A skunk is a person whose very substance causes us to hold our noses.
Further, just because somebody is inept--it doesn’t mean he is a skunk. Don’t mistake mediocrity (in MLB terms) for being a skunk. Dave Littlefield is inept, not a skunk. Tom Hicks is inept, but not a skunk. Ed Wade is inept, but he too is not a skunk. To be a true skunk, one must deliberately choose to become one. There are no accidental or inadvertent skunks. If somebody makes a conscious choice to be a certain way--then he is a skunk.
Which brings me to today’s snark: Who are some of the biggest skunks in MLB?
Bud Selig The man has achieved a great many things. I even detailed his accomplishments in last week’s MSN Canada column. Nevertheless, the man has raped the taxpayers to the tune of close to $10 billion since he became commissioner. When you wonder where some of your tax dollars are going when you hear about cuts to healthcare, education etc., well part of it is from Bud Selig’s blackmailing your region for ballpark boondoggles. The total rises above $10 billion when you learn about some of the other goodies his cartel enjoys and exploits to the nth degree. He is the guy who attempted contraction, who allowed the steroid era to flourish for profit. He is the guy that the other skunks in MLB want to have lead them for the foreseeable future.

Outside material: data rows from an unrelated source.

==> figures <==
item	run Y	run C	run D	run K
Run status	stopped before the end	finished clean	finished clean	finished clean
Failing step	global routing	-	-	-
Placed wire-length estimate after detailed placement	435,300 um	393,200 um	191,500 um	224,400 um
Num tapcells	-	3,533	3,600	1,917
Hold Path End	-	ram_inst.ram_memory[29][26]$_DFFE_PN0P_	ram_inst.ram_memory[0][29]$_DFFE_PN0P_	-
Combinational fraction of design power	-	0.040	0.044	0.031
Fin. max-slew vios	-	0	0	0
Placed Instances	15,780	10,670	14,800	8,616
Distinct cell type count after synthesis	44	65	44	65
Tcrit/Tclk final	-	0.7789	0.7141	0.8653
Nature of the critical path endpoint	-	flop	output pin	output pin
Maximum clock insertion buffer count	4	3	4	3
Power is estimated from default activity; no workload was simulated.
## flow/config.mk

```make
export PLATFORM = sky130hd
export DESIGN_NAME = AMBA_AXI_ram
export DESIGN_NICKNAME = AMBA_AXI_ram
export VERILOG_FILES = /design/flow/design.v
export SDC_FILE = /design/flow/constraint.sdc
export NUM_CORES = 4
export LEC_CHECK = 0
export CAP_MARGIN = 20
export CORE_MARGIN = 2
export CORE_UTILIZATION = 72
export CTS_CLUSTER_DIAMETER = 376
export CTS_CLUSTER_SIZE = 96
export PLACE_DENSITY = 0.38
export SLEW_MARGIN = 20
export TNS_END_PERCENT = 10
```

## flow/constraint.sdc

```tcl
create_clock -name core_clock -period 2.92 [get_ports {clk}]
set_input_delay 0.5840 -clock core_clock [delete_from_list [all_inputs] [get_ports {clk}]]
set_output_delay 0.5840 -clock core_clock [all_outputs]
set_load 0.01 [all_outputs]
```
## my_top_architecture
module my_top_architecture (
    input clock,
    input resetn,
    input tunning,  
    input mode_switch,  
    input increment_button,  
    output wire [47:0] segment_out
);
Size: about 2600 cells after synthesis, about 170 flip-flops, roughly 53 I/O pins, roughly 17000 µm² of cells after synthesis.
export LEC_CHECK = 0
export ABC_AREA = 1
export CAP_MARGIN = 20
export CORE_MARGIN = 2
export CORE_UTILIZATION = 72
export GPL_ROUTABILITY_DRIVEN = 1
export MAX_ROUTING_LAYER = met5
export MIN_ROUTING_LAYER = met1
export PLACE_DENSITY_LB_ADDON = 0.2
export SETUP_SLACK_MARGIN = 0.49
export SLEW_MARGIN = 40
create_clock -name core_clock -period 12.6 [get_ports {clock}]
run.sh (not shown) runs the stock make flow with config.mk's settings and CLKGATE_MAP_FILE=.
The first run completed with no timing, DRC or antenna violations.
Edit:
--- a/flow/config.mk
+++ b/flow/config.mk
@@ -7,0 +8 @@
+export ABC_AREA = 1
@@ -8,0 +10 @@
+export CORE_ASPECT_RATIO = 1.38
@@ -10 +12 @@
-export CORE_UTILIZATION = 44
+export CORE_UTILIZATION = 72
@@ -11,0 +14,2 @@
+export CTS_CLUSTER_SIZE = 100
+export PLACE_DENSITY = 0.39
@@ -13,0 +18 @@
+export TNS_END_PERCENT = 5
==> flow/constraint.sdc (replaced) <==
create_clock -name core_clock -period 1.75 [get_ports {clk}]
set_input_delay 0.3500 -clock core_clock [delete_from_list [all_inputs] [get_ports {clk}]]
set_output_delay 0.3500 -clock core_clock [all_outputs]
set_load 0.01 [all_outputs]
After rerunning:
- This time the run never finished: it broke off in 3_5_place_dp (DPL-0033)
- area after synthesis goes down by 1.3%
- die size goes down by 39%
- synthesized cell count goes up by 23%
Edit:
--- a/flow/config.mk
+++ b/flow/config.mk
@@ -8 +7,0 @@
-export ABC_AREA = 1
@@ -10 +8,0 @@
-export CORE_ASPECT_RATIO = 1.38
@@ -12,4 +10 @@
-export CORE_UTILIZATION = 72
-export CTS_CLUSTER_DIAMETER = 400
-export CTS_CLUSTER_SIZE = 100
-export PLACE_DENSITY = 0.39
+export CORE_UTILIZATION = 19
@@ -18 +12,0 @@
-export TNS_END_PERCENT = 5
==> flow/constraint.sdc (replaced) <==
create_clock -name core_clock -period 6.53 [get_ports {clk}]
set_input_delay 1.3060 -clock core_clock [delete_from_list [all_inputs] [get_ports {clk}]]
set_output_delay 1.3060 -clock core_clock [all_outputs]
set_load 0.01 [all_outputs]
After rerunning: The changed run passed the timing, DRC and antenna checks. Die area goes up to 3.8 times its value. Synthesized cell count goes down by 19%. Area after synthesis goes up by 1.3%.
==> inputs of build 30 <==
==> flow/design.v (excerpt) <==
module fpadd (
    clk, reset, start,
    a, b,
    sum, 
    done
);
Settings: LEC_CHECK=0, ABC_AREA=0, CAP_MARGIN=5, CORE_MARGIN=2, CORE_UTILIZATION=65, CTS_CLUSTER_DIAMETER=96, CTS_CLUSTER_SIZE=20, GPL_ROUTABILITY_DRIVEN=1, MAX_ROUTING_LAYER=met4, PLACE_DENSITY_LB_ADDON=0.22, SETUP_SLACK_MARGIN=0.71, SLEW_MARGIN=20, TNS_END_PERCENT=70; clock period 2.5 ns.
run.sh (not shown) runs the stock make flow with config.mk's settings and CLKGATE_MAP_FILE=.
==> inputs of build 52, as changes to build 30 <==
- ABC_AREA: 0 -> unset
- CAP_MARGIN: 5 -> 20
- CORE_UTILIZATION: 65 -> 55
- CTS_CLUSTER_DIAMETER: 96 -> unset
- CTS_CLUSTER_SIZE: 20 -> unset
- GPL_ROUTABILITY_DRIVEN: 1 -> unset
- MAX_ROUTING_LAYER: met4 -> unset
- PLACE_DENSITY_LB_ADDON: 0.22 -> unset
- SETUP_SLACK_MARGIN: 0.71 -> unset
- TNS_END_PERCENT: 70 -> unset
==> flow/constraint.sdc (replaced) <==
create_clock -name core_clock -period 3.66 [get_ports {clk}]
set_input_delay 0.7320 -clock core_clock [delete_from_list [all_inputs] [get_ports {clk}]]
set_output_delay 0.7320 -clock core_clock [all_outputs]
set_load 0.01 [all_outputs]
==> comparison <==
Build 30 never finished: it broke off in 5_1_grt on DPL-0038. Build 52 finished with timing, DRC and antenna clean.
Synthesized cell count is the same in build 30 and build 52.
Of build 52 and build 30, build 52 has the higher die area (gap 18%, measured against build 30).
In synthesized area, build 30 and build 52 do not differ.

Carl Pohlad Many people strive to be rich. I am not among them. Oh, I like money well enough however; I’d hate to be in the same circles as the likes of Carl Pohlad. This octogenarian septic tank is one of the wealthiest men in America. His hand is always extended in search of handouts be it from revenue sharing or corporate welfare. He offered up his team for contraction. He tried to move the Twins anywhere the handouts were more generous. Even though he is the primary financial beneficiary of the Twins new ballpark, he said, “[Public money] is where it should come from.” He wants Johan Santana to take less so he can keep more and questions Santana’s loyalty for not being willing to subsidize one of America’s wealthiest men. It’ll be easy to tell when Pohlad’s been dead for a week--his smell will improve.

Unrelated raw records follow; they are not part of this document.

<file path="flow/design.v">
module multiplier  #(parameter width = 16)
   ( input    signed  [width-1 : 0] multiplicand,
     input    signed  [width-1 : 0] multiplier,   
     output   signed  [2 * width - 1 : 0] product
   ) ;
   assign  product = multiplicand * multiplier ;
endmodule
module  adder  #(parameter width = 32)  
		( input   signed [width-1 : 0] a ,
		  input   signed [width-1 : 0] b , 
		  output  signed [width-1 : 0] sum
		) ;
    assign   sum = a + b ;
endmodule
module accumulator #(parameter width = 32) 
	(input    clk,
     	 input    ena,
         input    reset,
         input	  signed [width - 1 : 0] acc_in,
   	 output   reg signed [width - 1 : 0] acc_out
	) ;
   always @(posedge clk) begin
      if (reset)  acc_out <= 0 ;
      else if (ena) acc_out <= acc_in ;
   end
endmodule
module mac_demo(input    clk, 
           input    reset, 
           input    ena,
   	   input    signed [16-1 : 0] k,
           input    signed [16-1 : 0] x,   
           output   signed [2 * 16 - 1 : 0] acc_out
          ) ;
           wire     signed [2 * 16 - 1 : 0] p ;
           wire     signed [2 * 16 - 1 : 0] acc_in ;
   multiplier  #(.width(16)) mult_0(.multiplicand(k),
                                          .multiplier(x),
                       			  .product(p)
                			  ) ;
   adder     #(.width(2*16)) add_0(.a(p),
                			 .b(acc_out),
                			 .sum(acc_in)
               				) ;
   accumulator  #(.width(2*16))  acc_0(.clk(clk),
                   			     .reset(reset),
                   			     .ena(ena),
                   			     .acc_in(acc_in),
                   			     .acc_out(acc_out)
                   			) ;
endmodule
</file>
<file path="flow/run.sh">
#!/bin/bash
# the make line also repeats each setting of config.mk as NAME=value (left out here)
make -C /OpenROAD-flow-scripts/flow DESIGN_CONFIG=/design/flow/config.mk WORK_HOME=/design/flow/orfs CLKGATE_MAP_FILE= finish
</file>
<file path="flow/config.mk">
export PLATFORM = sky130hd
export DESIGN_NAME = mac_demo
export DESIGN_NICKNAME = mac_demo
export VERILOG_FILES = /design/flow/design.v
export SDC_FILE = /design/flow/constraint.sdc
export NUM_CORES = 4
export LEC_CHECK = 0
export CAP_MARGIN = 20
export CORE_ASPECT_RATIO = 1.01
export CORE_MARGIN = 2
export CORE_UTILIZATION = 72
export CTS_CLUSTER_DIAMETER = 216
export CTS_CLUSTER_SIZE = 80
export GPL_ROUTABILITY_DRIVEN = 0
export GPL_TIMING_DRIVEN = 1
export MAX_ROUTING_LAYER = met4
export PLACE_DENSITY = 0.35
export SETUP_SLACK_MARGIN = -0.33
export SLEW_MARGIN = 35
export TNS_END_PERCENT = 50
</file>
<file path="flow/constraint.sdc">
create_clock -name core_clock -period 5.79 [get_ports {clk}]
set_input_delay 1.1580 -clock core_clock [delete_from_list [all_inputs] [get_ports {clk}]]
set_output_delay 1.1580 -clock core_clock [all_outputs]
set_load 0.01 [all_outputs]
</file>
==> flow_summary_export.csv, run 1 <==
group,metric,value,unit
critical_path,required,5.96,ns
route,postRouteAntennaNets,0,
logic_synthesis,syn_avg_cell_area,9.221,µm²
sta,tightest_slew,0.7311,ns
grt,grt.total_usage,42.08,%
critical_path,max_stage_delay,0.58,ns
sta,rsz0062_at_grt,"yes",
sta,finalWorstSetupSlack,-0.9367,ns
clocking,postCtsHoldBufs,0,
finish,synthToLayoutAreaGrowth,25.95,%
logic_synthesis,dominantRegCellSynth,"dfxtp_1",
critical_path,reg2regPathDepth,19,
logic_synthesis,ys_sh_simple,14.45,%
critical_path,crit_chain,"clkdlybuf4s15_2 -> nand2_1 -> fa_1 -> fa_1 -> inv_1 -> fa_1 -> fa_1 -> fa_1 -> inv_1 -> fa_1 -> inv_2 -> ha_4 -> a211o_1 -> a2111oi_4 -> o31ai_4 -> a311oi_2 -> o21ai_2 -> buf_4 -> nand4_1 -> o311a_1 -> o22ai_2",
sta,fin_skew,0.005682,ns
clocking,clock-sinks,32,
logic_synthesis,yosysCellCount,1305,
logic_synthesis,ys_top_logic_family,"adder cells",
clocking,cts-root-buf,"clkbuf_16",
place,port_buffers,66,
clocking,clk_pin_slew_worst_paths,0.06,ns
sta,final_max_slew_viol_count,0,
logic_synthesis,adder_share,58.76,%
route,vias,10774,
clocking,clk_path_buf_depth,2,
clocking,insertion_delay,0.29,ns
route,firstDrtPassIters,5,
logic_synthesis,common_cells,"inv_1 (341), fa_1 (292), nand2_1 (145)",
grt,antenna_found_initial,0,
floorplan,core_area,0.01641,mm²
grt,grt_max_degree,35,
route,wl_per_cell,22.87,µm
floorplan,die_w,132.6,µm
sta,period_needed,6.727,ns
critical_path,r2r-end,"acc_0.acc_out[30]$_SDFFE_PP0P_",
logic_synthesis,yosys.area.top_type,"fa_1",
clocking,h-tree-depth,2,
finish,fin_nets,1956,
critical_path,path_max_fanout,3,
place,dp_hpwl,27650,µm
logic_synthesis,post_synth_main_area_contributors,"fa_1 (49%), inv_1 (11%), ha_1 (10%)",
logic_synthesis,yosysChipArea,0.01203,mm²
critical_path,worst-path-stages,21,
critical_path,worst-setup-path-type,"input pin to register",
grt,grt_pass1_wl,55860,µm
logic_synthesis,yosysMostFrequentCell,"inv_1",
run_status,status,"failed layout checks",
sta,max_slew_margin,51.21,%
logic_synthesis,synthCells,1305,
route,viasPerCell,6.150,
grt,grt_overflow,0,
sta,finalSetupTns,-13.84,ns
worst_hold_path,hp-start,"acc_0.acc_out[15]$_SDFFE_PP0P_",
clocking,numCtsBuffers,5,
sta,setup_violations,22,
logic_synthesis,synth_cell_types,59,
critical_path,endpoint,"acc_0.acc_out[30]$_SDFFE_PP0P_",
route,drt_iter0_drc,978,
critical_path,cp_common_cell,"fa_1",
critical_path,r2r-start,"acc_0.acc_out[15]$_SDFFE_PP0P_",
logic_synthesis,xor_share,2.329,%
critical_path,startpoint_type,"input pin",
critical_path,arrival,6.89,ns
logic_synthesis,ys_sh_mux,0.7590,%
place,pre_cts_ws,-1.639,ns
critical_path,crit_path_end_kind,"register",
critical_path,path_buffers,5,
flow_run,warnings,31,
critical_path,crit_start,"k[1]",
critical_path,slowest_stage,"fa_1",
route,wl,40070,µm
sta,hold_viol,0,
logic_synthesis,syn_area,0.01203,mm²
worst_hold_path,min_path_type,"register to register",
logic_synthesis,ys_ff,32,
route,diodes,0,
critical_path,path_delay_family,"adder cells",
sta,fmax,0.1487,GHz
logic_synthesis,ys_sh_aoi,6.425,%
grt,grt_pass1_vias,11456,
floorplan,fp.dieH,133.9,µm
floorplan,row_count,47,
sta,finalClockPeriodUsage,116.2,%
floorplan,die-area,0.01776,mm²
route,drc,0,
logic_synthesis,top_area_share,48.58,%
critical_path,r2r_slack,0.36,ns
floorplan,io_pins,67,
flow_run,timing.max_cap.violations,0,
logic_synthesis,synth_seq_share,5.323,%
clocking,cts_tree,"done",
run_status,so_faults,"setup timing",
worst_hold_path,min_path_cells,2,
logic_synthesis,ys_warn_count,1,
worst_hold_path,hold_end,"acc_0.acc_out[15]$_SDFFE_PP0P_",
logic_synthesis,async_flop_share,0,%
logic_synthesis,synth_nets,1730,
logic_synthesis,edf_count,0,
floorplan,fp-utilization,73.35,%
-- stage by stage --
| step | hold WS [ns] | util, % | instances | instance area [µm²] |
|---|---|---|---|---|
| final | 0.4809 | 92.38 | 1752 | 15160 |
| after global routing | 0.5256 | 92.38 | 1752 | 15160 |
| after CTS | 0.4786 | 89.64 | 1741 | 14710 |
| after floorplan | 0.4934 | - | 1305 | 12270 |
| after global placement | 0.4637 | 86.66 | 1715 | 14220 |
| after detailed placement | 0.4691 | 86.66 | 1715 | 14220 |
-- routing by layer --
metal | up-vias | wire length [µm] | part of all wire, % | global-route usage [%]
met3 | 356 | 3265 | 8.1 | 6.576
met2 | 808 | 19970 | 50 | 74.35
met1 | 5299 | 12850 | 32 | 45.44
li1 | 4311 | - | - | -
met4 | 0 | 3986 | 9.9 | 23.54
met5 | - | 0 | 0 | -
-- area by class of cell --
| cell class | instances | area (µm²) |
|---|---|---|
| clock buffer | 5 | 125.1 |
| clock inverter | 3 | 23.77 |
| fill | 614 | 1250 |
| inverter | 341 | 1282 |
| multi-input combinational | 890 | 10540 |
| sequential | 32 | 640.6 |
| tap | 220 | 275.3 |
| timing repair buffer | 261 | 2275 |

Scott Boras I prefer that the players get their fair share of baseball’s revenues. As we’ve detailed (and will yet detail) it’s better than seeing the skunks of Selig’s cartel get it. However, this man is so fundamentally dishonest in his approach that sometimes his players end up picking up some of his stench. Boras uses many high-minded phrases that are frankly his recipe for deception. An example is this: "Any discussions as to contract terms (are) between the teams and ourselves. It's clear for all of us that we're at that point now where we've got to do a lot of work with the teams involved, and we're going to keep the information and dialogues with the clubs private and confidential as we go forward."
This ‘private and confidential dialogue’ allows Boras to say “That’s an interesting offer, but I have to let you know that there’s a team with a package on the table that is right up there with yours that I’ve been speaking with recently.” Of course, the team with the similar package is the one he owns. If pressed on knowing the identity of the bidding club Boras simply states that all dialogue is, of course, ‘private and confidential.’

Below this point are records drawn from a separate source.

## north
// NTT_8point
module NTT_8point(clock, rst, in_valid, in_ready, x_in, out_valid, y_out);
Size in the first run: ~4000 cells after synthesis, ~340 flip-flops, about 0.038 mm2 of cells after synthesis.
clock: 6.96 ns
lec_check: 0
abc_area: 0
cap_margin: 40
core_margin: 2
core_utilization: 66
cts_cluster_diameter: 42
cts_cluster_size: 90
hold_slack_margin: -0.1
setup_slack_margin: 0.04
slew_margin: 35
tns_end_percent: 90
run.sh (not shown) runs the stock make flow with config.mk's settings and CLKGATE_MAP_FILE=.
north: all stages done; final checks FAILED (setup timing).
Input changes introduced in south (baseline for comparison: north):
Settings: clearing SETUP_SLACK_MARGIN, which used to be 0.04; swapping -0.1 for 0.27 in HOLD_SLACK_MARGIN; swapping 40 for 5 in CAP_MARGIN; clearing CTS_CLUSTER_SIZE, which used to be 90; swapping 66 for 59 in CORE_UTILIZATION; putting PLACE_DENSITY_LB_ADDON at 0.19 where nothing was set; swapping 42 for 354 in CTS_CLUSTER_DIAMETER; swapping 2 for 5 in CORE_MARGIN; swapping 6.96 for 11.0 in the clock period (ns, I/O delays scaled along).
--- outcome ---
Compared with north, south shows synthesis-to-layout area growth lower by 11 points.
south vs. north: smallest setup slack after layout increased 4.42 ns.
met2 usage ended up 15 points lower on south than on north.
Taking north as the reference, in south global-route usage over all layers decreased 8.5 points; maximum operating frequency picked up an extra 3.3%; tally of filler cells in the layout grew by 1730.
Of the two candidates, north has the better worst hold slack and south the worse one.
Looking only at met1 track demand over resource in global routing, and setting everything else aside, the lower value of south and north goes to south.
Ran to the end and failed final checks on setup timing: south.
south — length of routed met2 wiring about 14% lower, north as reference
// ULA_LCD
module ULA_LCD(clk, rst, rs, rw, en, dados, SOMA, SUBT, MULT, IGUAL, A, B, sinalA, sinalB);
	input [7:0] A;
	input [7:0] B;
	input sinalA;
	input sinalB;
	input SOMA;
	input SUBT;
	input MULT;
	input IGUAL;
	output en;
	output rw;
	output rs;
	output [7:0] dados;
	input clk;
	input rst;
	reg rs;
	reg rw;
	reg en;
	reg [7:0] dados;
	reg [21:0] c45;
	reg [21:0] c5;
	reg [21:0] c25;
	integer c1;
	reg flag45;
	reg flag5;
	reg flag2meio;
	reg [9:0] est2;
	reg flagbt1;
	reg flagbt2;
	reg flagbt3;
	reg flagbt4;
	reg flag_rst;
	reg [31:0] estado;
	reg subest;
	reg [5:0] charPos;
	reg [1:0] operacao;
	reg menos;
	reg [7:0] Alinha;
	reg [7:0] Blinha;
	reg menosA;
	reg menosB;
	reg menosR;
	parameter T45 = 2250, T5 = 250, T25 = 125;
	parameter clear = 1, opSOMA=1, opSUBT=2, opMULT=3, opIGUAL=4, skipLn=192, WAIT=10, WRITE=11, DEFAULT=6;
	reg [21:0] n45, n5, n25;
	reg nf45, nf5, nf25;
	always @(posedge clk) begin
		n45 = c45; n5 = c5; n25 = c25;
		nf45 = flag45; nf5 = flag5; nf25 = flag2meio;
    	if(flag_rst) begin
        	n45 = 0;
        	n25 = 0;
        	n5 = 0;
        	nf5 = 0;
        	nf45 = 0;
        	nf25 = 0;
    	end
    	if(n45 == T45) begin
            	n45 = 0;
            	nf45 = 1;
    	end
    	else if (n45 < T45) begin
        	n45 = n45+1;
    	end
    	if(n5 == T5) begin
        	n5 = 0;
        	nf5 = 1;
    	end
    	else if (n5 < T5) begin
        	n5 = n5 + 1;
    	end
    	if(n25 == T25) begin
			n25 = 0;
			nf25 = 1;
		end
		else if(n25 < T25) begin
			n25 = n25 + 1;
		end
		if(rst) begin
			c45 <= 0; c5 <= 0; c25 <= 0;
			flag45 <= 0; flag5 <= 0; flag2meio <= 0;
		end
		else begin
			c45 <= n45; c5 <= n5; c25 <= n25;
			flag45 <= nf45; flag5 <= nf5; flag2meio <= nf25;
		end
	end
	always @(posedge clk) begin
	if(rst) begin
		rs <= 0;
		rw <= 0;
		en <= 0;
		dados <= 0;
		c1 = 0;
		est2 <= 0;
		flagbt1 = 0;
		flagbt2 = 0;
		flagbt3 = 0;
		flagbt4 = 0;
		flag_rst <= 0;
		estado <= 0;
		subest = 0;
		charPos <= 0;
		operacao = 0;
		menos = 0;
		Alinha = 0;
		Blinha = 0;
		menosA <= 0;
		menosB <= 0;
	end
	else begin
    	case(estado)
			0: begin
				if(flag45) begin
					estado <= 1;
					subest <= 0;
				end
				else begin
					rs <= 0;
					rw <= 0;
					en <= 0;
				end
			end
        	1: begin
  ...
For scale: roughly 67000 sq um of cells after synthesis.
Settings: LEC_CHECK=0, ABC_AREA=1, CAP_MARGIN=15, CORE_ASPECT_RATIO=1.33, CORE_MARGIN=2, CORE_UTILIZATION=70, MAX_ROUTING_LAYER=met4, SLEW_MARGIN=20, TNS_END_PERCENT=5; clock period 69.1 ns.
run.sh (not shown) runs the stock make flow with config.mk's settings and CLKGATE_MAP_FILE=.
The baseline finished but fails on negative setup slack.
==> next run, changes <==
Settings changed: ABC_AREA 1 to not set, CAP_MARGIN 15 to 20, CORE_ASPECT_RATIO 1.33 to not set, CORE_UTILIZATION 70 to 71, MAX_ROUTING_LAYER met4 to not set, TNS_END_PERCENT 5 to not set.
Clock period 69.1 ns to 126.0 ns, I/O delays scaled along.
After rerunning: With this change the flow finished with timing, DRC and antenna clean; die area shrinks by 12%; via count drops by 19%; synthesized area shrinks by 11%; routed wire length goes down by 20%; cell area falls by 19%; worst setup slack gets better by 8.7 ns; hold slack gains 0.039 ns; sequential share of layout area increases by 1.2 points; cell count drops by 32%.
==> next run, changes <==
Settings changed: CORE_UTILIZATION 71 to 46.
Clock period 126.0 ns to 114.0 ns, I/O delays scaled along.
- worst hold slack is worse by 0.0043 ns
- clock skew is higher by 0.015 ns
- register-to-register slack is worse by 3.5 ns
- area after synthesis does not change
- sequential cell count does not change
- global-route usage is lower by 12 points
- cell area is higher by 2.8%
- die size is higher by 54%
==> next run, changes <==
Settings changed: ABC_AREA set to 1, CORE_UTILIZATION 46 to 72.
Clock period 114.0 ns to 126.0 ns, I/O delays scaled along.
Critical path depth rose by 23.
Routed wire length rose by 3.1%.
Setup slack is better by 19 ns.
Clock skew fell by 0.019 ns.
Register-to-register slack is better by 22 ns.
Global-route usage rose by 14 points.
Flip-flop count is unchanged.
Via count rose by 19%.
Die size fell by 28%.
==> next run, changes <==
Settings changed: CORE_UTILIZATION 72 to 40, TNS_END_PERCENT set to 20.
Clock period 126.0 ns to 120.0 ns, I/O delays scaled along.
Effect: Wire length increases by 6.6%; utilization decreases by 32 points; final area increases by 1.8%; worst setup slack degrades by 4.5 ns; critical path depth decreases by 5; first-iteration DRC count decreases by 38%.
==> next run, changes <==
Settings changed: ABC_AREA 1 to not set, CAP_MARGIN 20 to 15, CELL_PAD_IN_SITES_DETAIL_PLACEMENT set to 0, CELL_PAD_IN_SITES_GLOBAL_PLACEMENT set to 1, CORE_MARGIN 2 to 6, CORE_UTILIZATION 40 to 33, CTS_CLUSTER_DIAMETER set to 214, CTS_CLUSTER_SIZE set to 16, HOLD_SLACK_MARGIN set to 0.03, MIN_ROUTING_LAYER set to met1, SETUP_SLACK_MARGIN set to 5.0, TNS_END_PERCENT 20 to not set.
Register-to-register slack loses 11 ns.
Synthesized area came out lower by roughly a tenth.
Cell count came out lower by a quarter to a third.
Cell area came out lower by a little under a tenth.
Worst setup slack loses 10 ns.
Synthesized cell count came out lower by a quarter to a third.
Routed wire length came out lower by a little under a tenth.
Non-clock buffer count came out higher by 117.
First-iteration DRC count came out lower by about a fifth.
Utilization came out lower by 6.6 points.

========
run A:
ULA_LCD again, from the RTL that the note above started with.
Settings: LEC_CHECK=0, CAP_MARGIN=20, CELL_PAD_IN_SITES_DETAIL_PLACEMENT=2, CELL_PAD_IN_SITES_GLOBAL_PLACEMENT=2, CORE_MARGIN=2, CORE_UTILIZATION=33, CTS_CLUSTER_SIZE=16, HOLD_SLACK_MARGIN=0.03, MIN_ROUTING_LAYER=met1, SETUP_SLACK_MARGIN=5.0, SLEW_MARGIN=30; clock period 120.0 ns.
Run A: all stages complete, timing, DRC and antenna checks passed
Changes in run B relative to run A:
- CTS_CLUSTER_DIAMETER now 355, previously not set
- MIN_ROUTING_LAYER no longer set, was met1
- SLEW_MARGIN now 0, was 30
- PLACE_DENSITY_LB_ADDON now 0.05, previously not set
- CORE_UTILIZATION now 44, was 33
- SETUP_SLACK_MARGIN no longer set, was 5.0
- HOLD_SLACK_MARGIN no longer set, was 0.03
- CELL_PAD_IN_SITES_DETAIL_PLACEMENT no longer set, was 2
- ABC_AREA now 1, previously not set
- TNS_END_PERCENT now 95, previously not set
- CELL_PAD_IN_SITES_GLOBAL_PLACEMENT no longer set, was 2
- CTS_CLUSTER_SIZE no longer set, was 16
- CORE_ASPECT_RATIO now 1.91, previously not set
==> results <==
The lower number of non-clock buffers in the layout of run B and run A is in run B.
Compare run B and run A | post-route cell area lower: run A
Of run B and run A, the lower fraction of met1 tracks used by global routing belongs to run B.
Looking at chip width across run B and run A, the one that comes out lower is run B.
Number of non-filler instances in the completed layout (run A / run B): 0.78
Run B: clock skew is 0.0041 ns higher than what run A reported.
Going from run A to run B, final setup slack of the worst path grows by 9.70 ns.
The run showing the greater area after detailed placement is run B.
Input changes introduced in run C (baseline for comparison: run B):
- TNS_END_PERCENT removed (was 95)
- CORE_UTILIZATION changed from 44 to 66
- CTS_CLUSTER_DIAMETER removed (was 355)
- SLEW_MARGIN changed from 0 to 20
- CORE_ASPECT_RATIO removed (was 1.91)
- PLACE_DENSITY_LB_ADDON removed (was 0.05)
- ABC_AREA removed (was 1)
- the clock period (ns, I/O delays scaled along) changed from 120.0 to 96.2
Findings:
Diff run B -> run C: cell area after synthesis lost 11%; synthesized chip area reported by yosys saw a decrease; post-detailed-routing wire length went down 21%; fraction of area in non-clock buffers up 5.1 points; largest fanout on the critical path fell by 17. Summary of run C over run B: unique cell type count in the Yosys netlist went up, post-route worst hold slack grew by 0.036 ns. Against run B, the final cell area of run C is lower. Looking at standard cell with the maximum stage delay on the critical path, the clkdlybuf4s50_1 result is from run B; the fa_1 one comes from run C.
--- input diff run C..run D ---
- changing CORE_UTILIZATION from 66 to 71
- setting ABC_AREA to 1 for the first time
- changing the clock period (ns, I/O delays scaled along) from 96.2 to 79.4
Findings:
Global-route wire length before repair went up by a little under 10% going from run C to run D. Run C -> run D: placed standard-cell area increased by more than 10%. In the final design statistics, run D uses more standard cells in total than run C.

If a club has the highest bid but you want more, you tell them that. You just say that his client would prefer to play elsewhere so if the team wants him--they have to dig a little deeper. Finally, Alex Rodriguez has been bathing in P.R. tomato juice to get the skunk smell off of him.
Jeffrey Loria and David Samson
I can’t say it better than this: Two cities, two major league franchises, two wastelands courtesy of the two asses required to spell “assassin.” This is the scorched earth policy employed by these two skunks--the 'rule or ruin' Mongol Hordes of corporate welfare.
Since I’ve been going buggy of late, I thought it might be good to have someone, shall we say … insectoid related to handle the sign off. I tried Adam Ant--nope, The Tick declined as did The Human Fly, Atom Ant, and Spiderman (technically he’s an arachnid--which is also the word peanut in French if memory serves--but I was getting desperate). I didn’t even try any of the not-yet-deceased Beatles though Yoko Ono shrilly volunteered. I had to explain that I was looking for bugs--not vermin.
Sadly, the best I could come up with was Jiminy Cricket. You remember Jiminy--right? He’s the guy that kept telling Pinocchio to let his conscience be his guide, to always tell the truth (even when the Blue Fairy asks if the dress she's wearing makes her butt look fat and she turns him into a spastic colon for his honesty) but neglected to mention that mashing up Viagra tablets and using it as acne cream will have side effects.
Therefore, having little recourse, I have reluctantly allowed the bug to do the sign off and have acquiesced to his request to sing--and not write or say it. I hope that the decent chaps at Drunk Jays Fans are living up to their name--it’ll make this much less painful. O.K. O.K. a teensy weensy little tiny bit (anybody else havin' a Freudian moment right now?) less painful.
(To the tune of: “When You Wish Upon A Star”)
"When you give your best regards,
Makes folks want to hit the bar,
Anything that’s on your blog will make them spew.
If your regards, at the end, causes hate mail to be sent.
Since you gave your best regards as retards do.
Like a dolt in cyberspace, words pile up to cause headaches
When you give your be…"*CRUNCH*
(checks bottom of shoe)
I’ve waited a long time to do that. When your kids are 5 and 3 years old and they play that movie 33 times in a row--it changes a guy y'know?